6. Peace-makers should be unselfish and altruistic, realizing that all people are companions in the process of birth, old age, sickness, and death. They should try to cooperate with others in order to establish a peaceful and loving society.
7. Peace-makers should be moral in thoughts, words, and actions. Morality keeps the world in balance and equilibrium. Those who think, speak or act morally always keep themselves to this normative balance leading to peace and happiness of others. On the other hand, those who act against this equilibrium create disturbances. Thus, morality is indispensable for the realization of peace on earth.
8. Peace-makers should have the right view (samma-ditthi). The right view is the knowledge of morality in the fundamental sense. One cannot conduct oneself morally unless one understands the real meaning and value of morality. The right view is the only means to free oneself from all suffering and is crucial for overcoming one's selfishness. It gives us the true knowledge of the world and thus asserts the necessity of world peace.
9. Peace-makers should have a 'cooled' life. Whenever all defilements are eliminated from our minds, our lives are 'cooled down' (nibbana). Nibbana, which can be experienced in this life, is generally understood as two stages of a peaceful life, ordinary and ultimate. The ordinary or worldly stage is the peaceful lives of ordinary people. The ultimate stage is absolute freedom from all pains and is exclusively experienced by holy people or the enlightened ones. If all people had 'cooled' lives, the world would certainly be in peace.
Apart from meditation and moral cultivation, peace can be attained through all religious arts, e.g. paintings, sculptures, images, and so on. In Thailand, Buddha images are intentionally made to inspire peace in the hearts of all who see them. The smiling face of a Buddha image and his eyes gazing downward seem to invite all sufferers to come and take merciful guidance from him. Entering the consecrated assembly hall of a Thai Buddhist temple, one finds the Buddha image presiding at the end of the hall. Looking around, one can see murals depicting the history of the Buddha's life showing his moral activities and compassion for all beings. Going to a temple for an appreciation of religious arts is thus a way to create peace in one's heart.

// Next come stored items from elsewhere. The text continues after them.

--- src/rtl/counter_spi_pkg.sv ---
// counter_spi_pkg: shared FSM state encoding and frame sizing helper for the counter SPI streamer
package counter_spi_pkg;
  typedef enum logic [2:0] {IDLE, LATCH, SEND, WAIT_DONE, WAIT_READY} state_t;
  function automatic int bytes_for(input int width);
    return (width + 7) / 8;
  endfunction
endpackage

--- src/rtl/counter_spi_streamer_if.sv ---
// counter_spi_streamer_if: byte handshake between the streamer and an SPI master
interface counter_spi_streamer_if;
  logic [7:0] tx_data;
  logic start;
  logic ss_n;
  logic tx_ready;
  logic done;
  modport master (output tx_data, start, ss_n, input tx_ready, done);
  modport slave (input tx_data, start, ss_n, output tx_ready, done);
endinterface

--- src/rtl/tick_gen_div.sv ---
// tick_gen_div: one-cycle tick every TICK_DIV clocks, divider cleared by active-low reset
module tick_gen_div #(
  parameter int TICK_DIV = 10
) (
  input  logic clk,
  input  logic reset,
  output logic tick
);
  localparam int W = $clog2(TICK_DIV);
  logic [W-1:0] div;
  always_ff @(posedge clk) div <= (!reset || tick) ? '0 : div + 1'b1;
  assign tick = div == W'(TICK_DIV - 1);
endmodule

--- src/rtl/counter_spi_streamer.sv ---
// counter_spi_streamer: tick-driven up/down counter that streams each new sample MSB-first over SPI
module counter_spi_streamer
  import counter_spi_pkg::*;
#(
  parameter int CNT_WIDTH = 14,
  parameter int CNT_MAX   = 9999,
  parameter int TICK_DIV  = 10
) (
  input  logic                 clk,
  input  logic                 reset,
  input  logic                 clear,
  input  logic                 run_toggle,
  input  logic                 dir,
  counter_spi_streamer_if.master spi,
  output logic [CNT_WIDTH-1:0] count,
  output logic                 running,
  output logic                 overrun
);
  localparam int NUM_BYTES = bytes_for(CNT_WIDTH);
  localparam int SW = NUM_BYTES * 8;
  localparam int IW = NUM_BYTES > 1 ? $clog2(NUM_BYTES) : 1;
  localparam logic [CNT_WIDTH-1:0] MAX = CNT_WIDTH'(CNT_MAX);
  state_t state, next;
  logic tick;
  logic last;
  logic [SW-1:0] shadow;
  logic [IW-1:0] idx;
  tick_gen_div #(.TICK_DIV(TICK_DIV)) u_tick (.clk(clk), .reset(reset), .tick(tick));
  function automatic logic [7:0] byte_at(input logic [SW-1:0] v, input logic [IW-1:0] i);
    return 8'(v >> (8 * (NUM_BYTES - 1 - int'(i))));
  endfunction
  always_ff @(posedge clk) begin
    if (!reset) begin
      count   <= '0;
      running <= 1'b0;
      overrun <= 1'b0;
    end else if (clear) begin
      count   <= '0;
      overrun <= 1'b0;
    end else begin
      running <= running ^ run_toggle;
      if (tick && (state != IDLE || !spi.tx_ready)) overrun <= 1'b1;
      if (tick && running)
        count <= dir ? (count == '0 ? MAX : count - 1'b1) : (count == MAX ? '0 : count + 1'b1);
    end
  end
  // The frame reads only the shadow copy, so clear or ticks mid-frame cannot corrupt it
  always_ff @(posedge clk) begin
    if (!reset) begin
      state       <= IDLE;
      idx         <= '0;
      shadow      <= '0;
      spi.tx_data <= '0;
    end else begin
      state <= next;
      if (state == LATCH) begin
        shadow      <= SW'(count);
        idx         <= '0;
        spi.tx_data <= byte_at(SW'(count), '0);
      end
      if (state == WAIT_DONE && spi.done && !last) begin
        idx         <= idx + 1'b1;
        spi.tx_data <= byte_at(shadow, idx + 1'b1);
      end
    end
  end
  assign last = idx == IW'(NUM_BYTES - 1);
  always_comb begin
    next = state;
    unique case (state)
      IDLE:       next = tick && spi.tx_ready ? LATCH : IDLE;
      LATCH:      next = SEND;
      SEND:       next = WAIT_DONE;
      WAIT_DONE:  next = !spi.done ? WAIT_DONE : last ? IDLE : WAIT_READY;
      WAIT_READY: next = spi.tx_ready ? SEND : WAIT_READY;
      default:    next = IDLE;
    endcase
  end
  assign spi.start = state == SEND;
  assign spi.ss_n  = !(state inside {SEND, WAIT_DONE, WAIT_READY});
endmodule

--- src/flat_wrapper.sv ---
// flat-port wrapper written by rule: the top's interface ports become plain ports
module counter_spi_streamer_flat import counter_spi_pkg::*;
#(
  parameter int CNT_WIDTH = 14,
  parameter int CNT_MAX   = 9999,
  parameter int TICK_DIV  = 10
)
  (clk, reset, clear, run_toggle, dir, count, running, overrun, spi_tx_data, spi_start, spi_ss_n, spi_tx_ready, spi_done);
  counter_spi_streamer_if spi_i ();
  input  logic clk;
  input  logic reset;
  input  logic clear;
  input  logic run_toggle;
  input  logic dir;
  output logic [CNT_WIDTH-1:0] count;
  output logic running;
  output logic overrun;
  output wire logic [$bits(spi_i.tx_data)-1:0] spi_tx_data;
  output wire logic [$bits(spi_i.start)-1:0] spi_start;
  output wire logic [$bits(spi_i.ss_n)-1:0] spi_ss_n;
  input wire logic [$bits(spi_i.tx_ready)-1:0] spi_tx_ready;
  input wire logic [$bits(spi_i.done)-1:0] spi_done;
  assign spi_tx_data = spi_i.tx_data;
  assign spi_start = spi_i.start;
  assign spi_ss_n = spi_i.ss_n;
  assign spi_i.tx_ready = spi_tx_ready;
  assign spi_i.done = spi_done;
  counter_spi_streamer #(.CNT_WIDTH(CNT_WIDTH), .CNT_MAX(CNT_MAX), .TICK_DIV(TICK_DIV)) u_core (.clk(clk), .reset(reset), .clear(clear), .run_toggle(run_toggle), .dir(dir), .spi(spi_i), .count(count), .running(running), .overrun(overrun));
endmodule
--- config.mk ---
export PLATFORM = sky130hd
export DESIGN_NAME = counter_spi_streamer_flat
export DESIGN_NICKNAME = d
export VERILOG_FILES = /design/src/rtl/counter_spi_pkg.sv /design/src/rtl/counter_spi_streamer_if.sv /design/src/rtl/tick_gen_div.sv /design/src/rtl/counter_spi_streamer.sv /design/src/flat_wrapper.sv
export SDC_FILE = /design/constraint.sdc
export NUM_CORES = 1
export LEC_CHECK = 0
export ABC_AREA = 0
export BUFFER_PORTS_ARGS = -buffer_cell sky130_fd_sc_hd__buf_2
export CAP_MARGIN = 15
export CORE_ASPECT_RATIO = 0.8
export CORE_UTILIZATION = 55
export DETAILED_ROUTE_END_ITERATION = 8
export MAX_ROUTING_LAYER = met4
export PLACE_DENSITY = 0.74
export SYNTH_ARGS = -nofsm -noshare
export SYNTH_HDL_FRONTEND = slang
export SYNTH_SLANG_ARGS = --single-unit
--- constraint.sdc ---
create_clock -name clk -period 2.7 [get_ports clk]
set_clock_uncertainty 0.1 [all_clocks]
set_input_delay 0 -clock clk [delete_from_list [all_inputs] [get_ports clk]]
set_output_delay 0 -clock clk [all_outputs]
set_load 0.02 [all_outputs]
# After elaboration in Yosys (flattened, before gate mapping)
# Index checks and enable logic that the tools add are counted.
# Widths: inputs -> output; s select.
# word_totals
ff_bits	46
latchBits	0
ramBits	0
mem_bits_ro	0
input_bits	7
out_inout_bits	26
word_cells	51
n_memories	0
# op_classes
addsub	5
mul	0
div_mod_pow	0
n_lt_le_gt_ge	0
n_eq_ne	6
shift	1
mux	12
bitwise_logic	2
n_reduce_logical	17
# op_table
op	count
$mux 14	3
$shr 14x32->8	1
$mux 8	2
$pmux 3 s5	1
$add 14x1->14 const B	1
$eq 14x14->1 const B	1
$logic_not 14->1	1
$sub 14x1->14 const B	1
$mux 3	3
$eq 3x2->1 const B	2
$reduce_bool 3->1	2
$logic_and 1x1->1	5
$add 4x1->4 const B	1
$eq 4x4->1 const B	1
$logic_not 1->1	4
$eq 3x1->1 const B	1
$eq 3x3->1 const B	1
$logic_not 3->1	1
$mux 1	3
$logic_or 1x1->1	2
$reduce_bool 2->1	1
$reduce_or 2->1	1
$sub 1x1->2 const A	1
$add 1x1->1 const B	1
other kinds (2)	2

# Depth between registers and ports, before layout
# Gate-level depths: netlist of run 1.
# logic_depth
word_depth	4
mapped_depth	8
ltp_nobuf	7

# Hierarchy
# Synthesis of run 1 repeated with hierarchy kept, for this count alone.
# hier_totals
cells_unflattened	315
area_unflattened_um2	2369.8
# modules_own_cells
module	instances	cells_each	area_per_inst_um2	seq_area_each_um2
counter_spi_streamer	1	295	2180.8	720.7
tick_gen_div	1	20	188.9	80.1

# Worst setup path after synthesis of run 1
# No wires, ideal clock.
# synth_path
path_kind	register to register
start	register u_core.count[0]
end	register u_core.count[4]
setup_time_ns	0.131
arrival_time_ns	1.977
t_required_ns	2.469
setup_slack_ns	0.492
path_stages_with_launch	9
n_path_buf	1
period_less_slack_ns	2.208
cell_sequence	dfxtp_1 > inv_1 > ha_1 > or3b_1 > clkbuf_1 > o41ai_4 > a21oi_1 > a311oi_1 > a21oi_1
# synth_between
elab_chain_len	3
elab_cells_between_ends	7
cone_classes	2 x add/sub; 1 x eq/ne; 3 x mux; 1 x reduce/logical
# synth_rtl
element	line	source
from (decl)	counter_spi_streamer.sv:15	output logic [CNT_WIDTH-1:0] count,
from (signal assigned)	counter_spi_streamer.sv:44	count <= dir ? (count == '0 ? MAX : count - 1'b1) : (count == MAX ? '0 : count + 1'b1);
$add 14x1->14 (tied with other cells)	counter_spi_streamer.sv:44	
$mux 14	counter_spi_streamer.sv:44	
$mux 14 (*)	counter_spi_streamer.sv:44	
# Mark *: on every way between the ends. The rest lies on a longest branch, timed or not.
# A chain may end at the register's enable or synchronous reset.

# Worst setup path in the final report of run 1
# Same ends and word-level chain as after synthesis.

==> flow_summary.toml, run 1 <==
[min_path]
hp-class = "in2reg"

[synth]
syn_nets = 313
avgSynthCellArea_um2 = 7.714
synth.distinct_cells = 52
yosys-top-cells-area = "dfxtp_1, nand2_1, o21ai_0, a21boi_0, a31oi_1"
netlist_area_um2 = 2330
synth_async_sr_flop_share = 0
netlist_instances = 302
ys_ff_latch = 40
yosysWarnings = 0
synth_top_area_cell = "dfxtp_1"
ys.flop_type = "dfxtp_1"
synth_edf_count = 0
synth_top_area_frac = 0.3437
seq_area_frac_synth = 0.3437

[setup_path]
worstPathMaxFanout = 10
cp-end-kind = "register"
cp-start-kind = "register"
critical_path_required_ns = 2.79
crit_type = "reg2reg"
worstPathArrival_ns = 2.44

[sta]
setup_viol = 0
worst_pin_slew_ns = 0.6766
min_period_ns = 2.354
clock.fmax_mhz = 424.8
fin_hold_ws_ns = 0.005110
min_period_over_period = 0.8719
rsz0062_at_grt = "false"
hold_violations = 0
drv_slew = 0
finalSetupTns_ns = 0
slew_headroom = 0.5487

[placed_design]
place_inst = 376
postPlaceCellArea_um2 = 2554
post-dp-hpwl_mm = 4.289
place_congestion = 0.9203
port_buffers = 32

[cells_and_area]
multiInputGateArea_um2 = 1396
seq_area_um2 = 800.8
syn_to_final_growth_pct = 14.82
final_cell_area_um2 = 2675
drive_above_1_share = 0.1788
fillerInstances = 343
fin_nets = 340
fin_cells = 385
antenna_cells = 0

[global_route]
grt_max_degree = 27
grt_first_pass_wirelength_mm = 9.798
antenna_found_initial = 0
grt_pass1_vias = 1925
grt_usage = 0.3006
gr-total-overflow = 0

[route]
num_vias = 2451
wl_mm = 6.138
drt-initial-drc-count = 331
drc_errors = 0
ant_nets = 0
drt_pass1_iterations = 5
wl_per_cell_um = 15.94
vias_per_cell = 6.366

[cts]
clk_pin_slew_ns = 0.08
cts_made_buffers = 5
cts_root_buffer = "clkbuf_8"
cts_tree = "yes"
clockBufferDepth = 2
clkLatencyLatePin_ns = 0.29
htreeDepth = 2
cts_sinks = 40
post_cts_buffers = 0

[die]
die_area_um2 = 4502
dieWidth_um = 74.77
design.core.area_um2 = 3929
ios = 33
core.rowCount = 20
initial_core_util = 0.5930
die_h_um = 60.21

[power]
p_sw_frac = 0.2256
p_leak_nw = 1.043
cell_internal_pwr_w = 0.0008917
pwr-share-comb = 0.050
ir_worst_vdd_uv = 312.8
p_switching_w = 0.0002597
power_density_nw_per_um2 = 430.4
power_frac_clock = 0.429
p_seq_frac = 0.521

[status]
status = "finished, final reports clean"

[run]
max_cap_violations = 0
-- Yosys cell counts (2+ instances only) --
cell	instances
xnor2_1	2
nand3_1	10
ha_1	4
o21a_1	2
a311oi_1	2
nor2b_1	4
a22oi_1	3
a21boi_0	12
mux2i_1	5
and3_1	3
or4_1	5
clkbuf_1	23
inv_1	5
or3_1	3
dfxtp_1	40
nor2_1	16
o221ai_1	3
a31oi_1	14
nand4_1	7
buf_1	2
nand2b_1	3
a211oi_1	4
nor3_1	7
nor3b_1	4
nor4_1	6
and2_1	3
o41ai_4	2
o21ai_0	23
a21oi_1	17
nand2_1	46
-- worst max-delay path: stages (launching register included) --
cell      delay (ns)
dfxtp_1         0.39
inv_1           0.13
ha_1            0.19
or3b_1          0.53
o41ai_4         0.48
a21oi_1         0.11
a311oi_1        0.21
a21oi_1         0.10
-- worst paths after layout --
path         slack, ns                            end                     startpoint  cells past startpoint
max               0.35   u_core.count[4]$_SDFFE_PP0P_   u_core.count[0]$_SDFFE_PP0P_                      7
min              0.005    u_core.running$_SDFFE_PN0N_                     run_toggle                      4
max reg2reg       0.35   u_core.count[4]$_SDFFE_PP0P_   u_core.count[0]$_SDFFE_PP0P_                      7
min reg2reg       0.37  u_core.shadow[3]$_SDFFE_PN0P_  u_core.shadow[3]$_SDFFE_PN0P_                      2
-- sequential cells by signal, summed over array words and instances, names as in the netlist --
name,cells
u_core.count,14
u_core.shadow,8
u_core.spi.tx_data,8
u_core.u_tick.div,4
u_core.state,3
u_core.idx,1
u_core.overrun,1
u_core.running,1
-- cells in the final DEF, fill, tap and decap left out, types with 2 or more instances in the layout --
cell	Yosys	routed
or3_1	3	3
a211oi_1	4	4
a31oi_1	14	14
nand3_1	10	10
o221ai_1	3	3
a311oi_1	2	2
ha_1	4	4
buf_2	1	32
and3_1	3	3
nor3b_1	4	4
buf_4	0	14
o21ai_0	23	23
or4_1	5	5
mux2i_1	5	5
and2_1	3	3
o41ai_4	2	2
nor3_1	7	7
xnor2_1	2	2
clkbuf_8	0	5
o21a_1	2	2
a21oi_1	17	17
nor4_1	6	6
inv_1	5	5
a21boi_0	12	12
dfxtp_1	40	40
a22oi_1	3	3
nand2_1	46	46
nand4_1	7	7
nor2b_1	4	4
nor2_1	16	16
nand2b_1	3	3
-- what timing repair did --
item | in CTS | in global routing
hold endpoints to repair | 1 | 0
hold buffers | 1 | 0
resized for setup | 0 | 0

Besides, all Buddhist temples are sanctuaries. They are places of peace and protection of all lives. Formerly, those who had a death sentence and could escape to a temple and be ordained as monks were forgiven and freed. Nowadays, all kinds of people love to free animals, such as dogs, cats, birds and small turtles in a temple or a monastery compound. They know that the animals will be safe there since it is a Buddhist tradition not to harm any being in a temple.
It is important to call for peace education. All institutions should teach people to love peace. A proper educational system should be established to promote humaneness and moral wisdom. Since the word manussa (human being) in its original sense means 'one of noble heart', the right educational system should endow students with noble hearts and make them complete human beings. Once people become human beings, peace can be restored to the entire world.
Reference
1. Translated by Pataraporn Sirikanchana in Donald K.Swearer, ed., Me and Mine, New York: State University of New York, 1989.